ACTIVITY
Nothing below is to be printed except the lines between the line holding "end else if (btn_new) begin" and the line holding "r_vsync_prev <= 1'b1;", inclusive, each exactly as it appears.

DATA SUPPLIED
——————————
### src/rtl/board_controller.sv
// Five-by-five N-in-a-row game controller: cursor and placement FSM, serial win scan
// over start cells, and board/cursor display registers that update once per frame.
module board_controller #(
  parameter int N_WIN = 4
) (
  input  logic        dclk,
  input  logic        clr,
  input  logic        btn_up,
  input  logic        btn_down,
  input  logic        btn_left,
  input  logic        btn_right,
  input  logic        btn_sel,
  input  logic        btn_new,
  input  logic        vsync,
  output logic [74:0] board_flat,
  output logic [2:0]  cursor_row,
  output logic [2:0]  cursor_col,
  output logic [1:0]  cur_player,
  output logic [1:0]  winner,
  output logic        busy
);

  typedef enum logic [1:0] {PLAY, CHECK, OVER} state_t;
  typedef logic [1:0] board_t [25];

  state_t      r_state, w_next;
  board_t      r_board;
  logic [2:0]  r_row, r_col;
  logic [2:0]  r_scan_row, r_scan_col;
  logic [1:0]  r_player, r_winner;
  logic        r_vsync_prev;
  logic [74:0] r_disp_board;
  logic [2:0]  r_disp_row, r_disp_col;

  logic [4:0]  w_cur_idx;
  logic [74:0] w_board_pack;
  logic        w_cell_empty, w_full, w_hit, w_scan_last;
  logic        w_place, w_move_en, w_vs_fall;

  // True when N_WIN cells from (row,col) stepping (dr,dc) stay on the grid and all hold p.
  function automatic logic run_from(input board_t b, input logic [1:0] p,
                                    input logic [2:0] row, input logic [2:0] col,
                                    input int dr, input int dc);
    int   rr, cc;
    logic ok;
    ok = 1'b1;
    for (int k = 0; k < N_WIN; k++) begin
      rr = int'(row) + k * dr;
      cc = int'(col) + k * dc;
      if (rr < 0 || rr > 4 || cc < 0 || cc > 4) ok = 1'b0;
      else if (b[5'(rr * 5 + cc)] != p)          ok = 1'b0;
    end
    return ok;
  endfunction

  assign w_cur_idx    = {2'b00, r_row} * 5'd5 + {2'b00, r_col};
  assign w_cell_empty = (r_board[w_cur_idx] == 2'd0);
  assign w_scan_last  = (r_scan_row == 3'd4) && (r_scan_col == 3'd4);
  assign w_vs_fall    = r_vsync_prev & ~vsync;
  assign w_hit        = run_from(r_board, r_player, r_scan_row, r_scan_col, 0, 1)
                      | run_from(r_board, r_player, r_scan_row, r_scan_col, 1, 0)
                      | run_from(r_board, r_player, r_scan_row, r_scan_col, 1, 1)
                      | run_from(r_board, r_player, r_scan_row, r_scan_col, 1, -1);

  always_comb begin
    w_full = 1'b1;
    for (int i = 0; i < 25; i++)
      if (r_board[i] == 2'd0) w_full = 1'b0;
  end

  for (genvar g = 0; g < 25; g++) begin : g_pack
    assign w_board_pack[g*3 +: 3] = {1'b0, r_board[g]};
  end

  // NOTE: sequential state uses non-blocking assignments so every register samples pre-edge values.
  always_ff @(posedge dclk or posedge clr) begin
    if (clr) r_state <= PLAY;
    else     r_state <= w_next;
  end

  always_comb begin
    // NOTE: default assignment first so no path leaves w_next unassigned and infers a latch.
    w_next = r_state;
    if (btn_new) w_next = PLAY;
    else begin
      case (r_state)
        PLAY:    if (btn_sel && w_cell_empty) w_next = CHECK;
        CHECK:   if (w_hit)            w_next = OVER;
                 else if (w_scan_last) w_next = w_full ? OVER : PLAY;
        OVER:    w_next = OVER;
        default: w_next = PLAY;
      endcase
    end
  end

  always_comb begin
    busy      = (r_state == CHECK);
    w_place   = (r_state == PLAY) && !btn_new && btn_sel && w_cell_empty;
    w_move_en = (r_state == PLAY) && !btn_new && !btn_sel;
  end

  always_ff @(posedge dclk or posedge clr) begin
    if (clr) begin
      // NOTE: the board array is reset explicitly because placement legality depends on empty cells.
      for (int i = 0; i < 25; i++) r_board[i] <= 2'd0;
      r_row      <= 3'd2;
      r_col      <= 3'd2;
      r_player   <= 2'd1;
      r_winner   <= 2'd0;
      r_scan_row <= 3'd0;
      r_scan_col <= 3'd0;
    end else if (btn_new) begin
      for (int i = 0; i < 25; i++) r_board[i] <= 2'd0;
      r_row      <= 3'd2;
      r_col      <= 3'd2;
      r_player   <= 2'd1;
      r_winner   <= 2'd0;
      r_scan_row <= 3'd0;
      r_scan_col <= 3'd0;
    end else begin
      if (w_place) begin
        r_board[w_cur_idx] <= r_player;
        r_scan_row         <= 3'd0;
        r_scan_col         <= 3'd0;
      end else if (w_move_en) begin
        if (btn_up)         begin if (r_row != 3'd0) r_row <= r_row - 3'd1; end
        else if (btn_down)  begin if (r_row != 3'd4) r_row <= r_row + 3'd1; end
        else if (btn_left)  begin if (r_col != 3'd0) r_col <= r_col - 3'd1; end
        else if (btn_right) begin if (r_col != 3'd4) r_col <= r_col + 3'd1; end
      end
      if (busy) begin
        if (w_hit) r_winner <= r_player;
        else if (w_scan_last) begin
          if (w_full) r_winner <= 2'd3;
          else        r_player <= (r_player == 2'd1) ? 2'd2 : 2'd1;
        end else if (r_scan_col == 3'd4) begin
          r_scan_col <= 3'd0;
          r_scan_row <= r_scan_row + 3'd1;
        end else begin
          r_scan_col <= r_scan_col + 3'd1;
        end
      end
    end
  end

  // Display copies are taken only on a vsync falling edge so a frame never shows a torn board.
  always_ff @(posedge dclk or posedge clr) begin
    if (clr) begin
      r_vsync_prev <= 1'b1;
      r_disp_board <= '0;
      r_disp_row   <= 3'd2;
      r_disp_col   <= 3'd2;
    end else begin
      r_vsync_prev <= vsync;
      if (w_vs_fall) begin
        r_disp_board <= w_board_pack;
        r_disp_row   <= r_row;
        r_disp_col   <= r_col;
      end
    end
  end

  assign board_flat = r_disp_board;
  assign cursor_row = r_disp_row;
  assign cursor_col = r_disp_col;
  assign cur_player = r_player;
  assign winner     = r_winner;

endmodule

### config.mk
export PLATFORM = sky130hd
export DESIGN_NAME = board_controller
export DESIGN_NICKNAME = d
export VERILOG_FILES = /design/src/rtl/board_controller.sv
export SDC_FILE = /design/constraint.sdc
export NUM_CORES = 1
export LEC_CHECK = 0
export CAP_MARGIN = 5
export CORE_UTILIZATION = 50
export CTS_BUF_LIST = sky130_fd_sc_hd__clkbuf_4 sky130_fd_sc_hd__clkbuf_8
export DETAILED_ROUTE_END_ITERATION = 8
export HOLD_SLACK_MARGIN = 0.02
export PLACE_DENSITY_LB_ADDON = 0.08
export SYNTH_ARGS = -nofsm -noshare
export SYNTH_HDL_FRONTEND = slang
export SYNTH_SLANG_ARGS = --single-unit
### constraint.sdc
create_clock -name dclk -period 4.91 [get_ports dclk]
set_input_delay 1.473 -clock dclk [delete_from_list [all_inputs] [get_ports dclk]]
set_output_delay 1.473 -clock dclk [all_outputs]
set_load 0.05 [all_outputs]
==> config.mk <==
export PLATFORM = sky130hd
export DESIGN_NAME = ps2_host_tx
export DESIGN_NICKNAME = d
export VERILOG_FILES = /design/src/rtl/ps2_pkg.sv /design/src/rtl/ps2_sync.sv /design/src/rtl/ps2_host_tx.sv
export SDC_FILE = /design/constraint.sdc
export NUM_CORES = 1
export LEC_CHECK = 0
export CAP_MARGIN = 20
export CORE_MARGIN = 4
export CORE_UTILIZATION = 45
export CTS_CLUSTER_DIAMETER = 200
export CTS_CLUSTER_SIZE = 25
export DETAILED_ROUTE_END_ITERATION = 7
export HOLD_SLACK_MARGIN = 0.1
export MAX_ROUTING_LAYER = met4
export PLACE_DENSITY = 0.78
export SLEW_MARGIN = 20
export SYNTH_ARGS = -nofsm -noshare
export SYNTH_HDL_FRONTEND = slang
export SYNTH_HIERARCHICAL = 1
export SYNTH_SLANG_ARGS = --single-unit
==> constraint.sdc <==
create_clock -name clk -period 5.2 [get_ports clk]
set_input_delay 1.56 -clock clk [delete_from_list [all_inputs] [get_ports clk]]
set_output_delay 1.56 -clock clk [all_outputs]
set_load 0.05 [all_outputs]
——————————
SOLVED EXERCISE
    end else if (btn_new) begin
      for (int i = 0; i < 25; i++) r_board[i] <= 2'd0;
      r_row      <= 3'd2;
      r_col      <= 3'd2;
      r_player   <= 2'd1;
      r_winner   <= 2'd0;
      r_scan_row <= 3'd0;
      r_scan_col <= 3'd0;
    end else begin
      if (w_place) begin
        r_board[w_cur_idx] <= r_player;
        r_scan_row         <= 3'd0;
        r_scan_col         <= 3'd0;
      end else if (w_move_en) begin
        if (btn_up)         begin if (r_row != 3'd0) r_row <= r_row - 3'd1; end
        else if (btn_down)  begin if (r_row != 3'd4) r_row <= r_row + 3'd1; end
        else if (btn_left)  begin if (r_col != 3'd0) r_col <= r_col - 3'd1; end
        else if (btn_right) begin if (r_col != 3'd4) r_col <= r_col + 3'd1; end
      end
      if (busy) begin
        if (w_hit) r_winner <= r_player;
        else if (w_scan_last) begin
          if (w_full) r_winner <= 2'd3;
          else        r_player <= (r_player == 2'd1) ? 2'd2 : 2'd1;
        end else if (r_scan_col == 3'd4) begin
          r_scan_col <= 3'd0;
          r_scan_row <= r_scan_row + 3'd1;
        end else begin
          r_scan_col <= r_scan_col + 3'd1;
        end
      end
    end
  end

  // Display copies are taken only on a vsync falling edge so a frame never shows a torn board.
  always_ff @(posedge dclk or posedge clr) begin
    if (clr) begin
      r_vsync_prev <= 1'b1;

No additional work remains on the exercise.